I saw my life branching out before me like the green fig tree in the story. From the tip of every branch, like a fat purple fig, a wonderful future beckoned and winked. One fig was a husband and a happy home and children, and another fig was a famous poet and another fig was a brilliant professor… and beyond and above these figs were many more figs I couldn’t quite make out. I saw myself sitting in the crotch of this fig tree, starving to death, just because I couldn’t make up my mind which of the figs I would choose. I wanted each and every one of them, but choosing one meant losing all the rest, and, as I sat there, unable to decide, the figs began to wrinkle and go black, and, one by one, they plopped to the ground at my feet.

Of course, later in the chapter, Esther realizes this moment of despair arises partially out of an empty stomach. Yet this quote crystallized the exact emotion in which I had set up permanent residence. Every decision I made felt like it had seismic repercussions. Thus, when I received an offer to work in Hyde County through LFNC this year, I spent weeks fretting over the decision. I even had phone calls with three different LFNC fellows, most of whom I had never met before, to talk through it. In instances like these, there is almost never a “right” decision. However, those figs that found me on my first week of work felt like a good sign: I had picked my fig, at least for now. 
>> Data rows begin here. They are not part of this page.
### flow/config.mk
export PLATFORM = sky130hd
export DESIGN_NAME = spi_sd
export DESIGN_NICKNAME = spi_sd
export VERILOG_FILES = /design/flow/design.v
export SDC_FILE = /design/flow/constraint.sdc
export NUM_CORES = 4
export LEC_CHECK = 1
export CORE_UTILIZATION = 50
### flow/constraint.sdc
current_design spi_sd

set clk_period 4.1
set clk_io_pct 0.2

create_clock -name clk0 -period $clk_period [get_ports {clk}]

set non_clock_inputs [all_inputs -no_clocks]
set_input_delay [expr $clk_period * $clk_io_pct] -clock clk0 $non_clock_inputs
set_output_delay [expr $clk_period * $clk_io_pct] -clock clk0 [all_outputs]
### flow/design.v
module zrb_sync_fifo
    #(parameter ADDR_WIDTH = 2, DATA_WIDTH = 8)
    (
    input   wire                            reset,
    input   wire                            clk,
    input   wire                            wr_en,
    input   wire    [ (DATA_WIDTH-1) :  0 ] data_in,
    input   wire                            rd_en,
    output  wire    [ (DATA_WIDTH-1) :  0 ] data_out,
    output  wire                            fifo_full,
    output  wire                            fifo_empty
    );
localparam DEPTH = 1 << ADDR_WIDTH;
reg     [ (ADDR_WIDTH) :  0 ] wr_ptr = {(ADDR_WIDTH+1){1'b0}};
reg     [ (ADDR_WIDTH) :  0 ] rd_ptr = {(ADDR_WIDTH+1){1'b0}};
wire    [ (ADDR_WIDTH-1) :  0 ] wr_loc = wr_ptr[ (ADDR_WIDTH-1) :  0 ];
wire    [ (ADDR_WIDTH-1) :  0 ] rd_loc = rd_ptr[ (ADDR_WIDTH-1) :  0 ];
reg     [ (DATA_WIDTH-1) :  0 ] mem [ (DEPTH-1) :  0 ];
reg     [  7 :  0 ] r_test = 8'b0;
reg full = 1'b0;
reg empty = 1'b0;
assign data_out = mem[rd_loc];
assign fifo_empty = empty;
assign fifo_full = full;
always@(wr_ptr or rd_ptr)
begin
    full <= 1'b0;
    empty <= 1'b0;
    if(wr_ptr[ (ADDR_WIDTH-1) :  0 ] == rd_ptr[ (ADDR_WIDTH-1) :  0 ])
        if(rd_ptr[ADDR_WIDTH] == wr_ptr[ADDR_WIDTH])
            empty <= 1'b1;
        else
            full <= 1'b1;
end
always@(posedge clk or posedge reset)
if(reset)
begin
    wr_ptr <= {(ADDR_WIDTH+1){1'b0}};
    rd_ptr <= {(ADDR_WIDTH+1){1'b0}};
end
else
begin
    if(wr_en & ~fifo_full)
    begin
        r_test <= data_in;
        mem[wr_loc] <= data_in;
        wr_ptr <= wr_ptr + 1'b1;
    end
    if(rd_en & ~fifo_empty)
        rd_ptr <= rd_ptr + 1'b1;
end
endmodule
module zrb_clk_generator
    #(parameter INPUT_CLK = 50000000, parameter OUTPUT_CLK = 5000000)
    (
    input   wire                clk,
    input   wire                reset,
    input   wire                low_full_speed,
    output  wire                output_clk
    );
wire    [ 28 :  0 ] LOW_CLK = 29'd200000;
wire    [ 28 :  0 ] clk_tic = ~low_full_speed ? 2*LOW_CLK : 2*OUTPUT_CLK;
reg     [ 28 :  0 ] r_tx = 29'b0;
wire    [ 28 :  0 ] inc_tx = r_tx[28] ? (clk_tic) : (clk_tic-INPUT_CLK);
wire    [ 28 :  0 ] tx_tic = r_tx + inc_tx;
always@(posedge clk)
if(reset)
    r_tx <= 29'b0;
else
    r_tx <= tx_tic;
assign output_clk = ~r_tx[28] & ~reset;
endmodule
module zrb_spi_rxtx
    #(parameter NUM_BITS = 8)
    (
    input   wire                clk,
    input   wire                reset,
    input   wire                clk_en,
    input   wire                spi_in,
    input   wire                new_data,
    input   wire    [  NUM_BITS-1 :  0 ] data_in,
    output  wire                spi_out,
    input   wire                read_imp,
    output  wire    [  NUM_BITS-1 :  0 ] data_out,
    output  wire                cs,
    output  wire                sck,
    output  wire                start_clk,
    output  wire                spi_input_full,
    output  wire                spi_output_full,
    output  wire                spi_input_empty,
    output  wire                spi_output_empty,
    output  wire    [  2 :  0 ] spi_state
    );
reg     [  3 :  0 ] r_cnt = 4'b0;
reg                 r_rd = 1'b0;
reg                 r_start_clk = 1'b0;
reg     [  7 :  0 ] r_data = 8'b0;
reg                 r_rx = 1'b0;
reg                 r_tx = 1'b0;
reg                 trxing = 1'b0;
reg                 r_wr = 1'b0;
localparam  [  2 :  0 ] IDLE = 3'b000,
                        SET_CLK_RD = 3'b001,
                        NEGEDGE_CLK = 3'b011,
                        POSEDGE_CLK = 3'b010,
                        SET_CLK_WR = 3'b110,
                        TxChkSum = 3'b100;
reg         [  2 :  0 ] r_state = IDLE;
wire                read = r_rd & clk_en;
wire                write_en = ~r_wr & r_state == SET_CLK_WR;
wire [7:0] w_din;
wire rx_full;
wire rx_empty;
zrb_sync_fifo #(2,8) input_fifo (
    1'b0,
    clk,
    new_data,
    data_in,
    read,
    w_din,
    rx_full,
    rx_empty
    );
wire tx_full;
wire tx_empty;
zrb_sync_fifo #(2,8) output_fifo (
    1'b0,
    clk,
    write_en,
    r_data,
    read_imp,
    data_out,
    tx_full,
    tx_empty
    );
always@(posedge clk)
begin
    r_wr <= 1'b0;
    r_rd <= 1'b0;
    case(r_state)
        IDLE:
            if(clk_en)
                r_state <= SET_CLK_RD;
        SET_CLK_RD:
            if(clk_en)
                r_state <= NEGEDGE_CLK;
        NEGEDGE_CLK:
            if(clk_en)
                r_state <= POSEDGE_CLK;
        POSEDGE_CLK:
            begin
                if(clk_en & r_cnt == 4'd0)
                    r_state <= SET_CLK_WR;
                if(clk_en & r_cnt != 4'd0)
                    r_state <= NEGEDGE_CLK;
            end
        SET_CLK_WR:
            begin
                if(clk_en & ~rx_empty)
                    r_state <= NEGEDGE_CLK;
                if(clk_en & rx_empty)
                    r_state <= IDLE;
            end
    endcase
    case(r_state)
        IDLE:
            begin
                r_cnt <= 4'd8;
                r_rd <= 1'b0;
                r_start_clk <= 1'b0;
                if(~rx_empty)
                begin
                    r_data <= w_din;
                    r_start_clk <= 1'b1;
                end
                if(clk_en)
                    r_tx <= r_data[7];
            end
        SET_CLK_RD:
            begin
                if(clk_en)
                    r_cnt <= 4'd8;
                if(new_data)
                    r_rd <= 1'b1;
            end
        NEGEDGE_CLK:
            begin
                r_rd <= 1'b0;
                if(clk_en)
                begin
                    r_cnt <= r_cnt - 1'b1;
                    r_rx <= spi_in;
                end
            end
        POSEDGE_CLK:
            if(clk_en)
            begin
                r_data <= {r_data[6:0], r_rx};
                r_tx <= r_data[6];
            end
        SET_CLK_WR:
            begin
                r_wr <= 1'b1;
                if(clk_en)
                begin
                    r_cnt <= 4'd8;
                    r_tx <= r_data[7];
                end
                if(~rx_empty)
                    r_rd <= 1'b1;
                if(r_rd)
                    r_data <= w_din;
            end
    endcase
end
assign              sck = r_state == POSEDGE_CLK;
assign              cs = r_state == IDLE;
assign              start_clk = r_start_clk;
assign              spi_out = r_tx;
assign              spi_input_full = rx_full;
assign              spi_output_full = tx_full;
assign              spi_input_empty = rx_empty;
assign              spi_output_empty = tx_empty;
assign              spi_state = r_state;
endmodule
As I sat down to write my blog post, hypnotized by the blinking cursor and failing to distill the past three months of work into a coherent thesis, I recalled how in my job search, I had hoped to find some kind of ideal job that is free from committing harm, free from our capitalist and imperialist reality. Such a job does not exist under our current circumstances. To quote abolitionist, organizer, and educator Mariame Kaba, “When we set about trying to transform society, we must remember that we ourselves will also need to transform. Our imagination of what a different world can be is limited. We are deeply entangled in the very systems we are organizing to change.” This is an uncomfortable process, and we are sure to make mistakes, but as we learned from the Zapatistas: walking, we ask questions.

Do I believe that positive change can occur from within these systems of government? Does government do more harm than good? What would a world without oppression or domination even look like? How does the ferry to Ocracoke stay afloat with so many cars onboard in such a shallow sound? These are just some of the questions I have yet to answer, but I also think having such inquiries is a lifelong project. Ask me again in 10 years.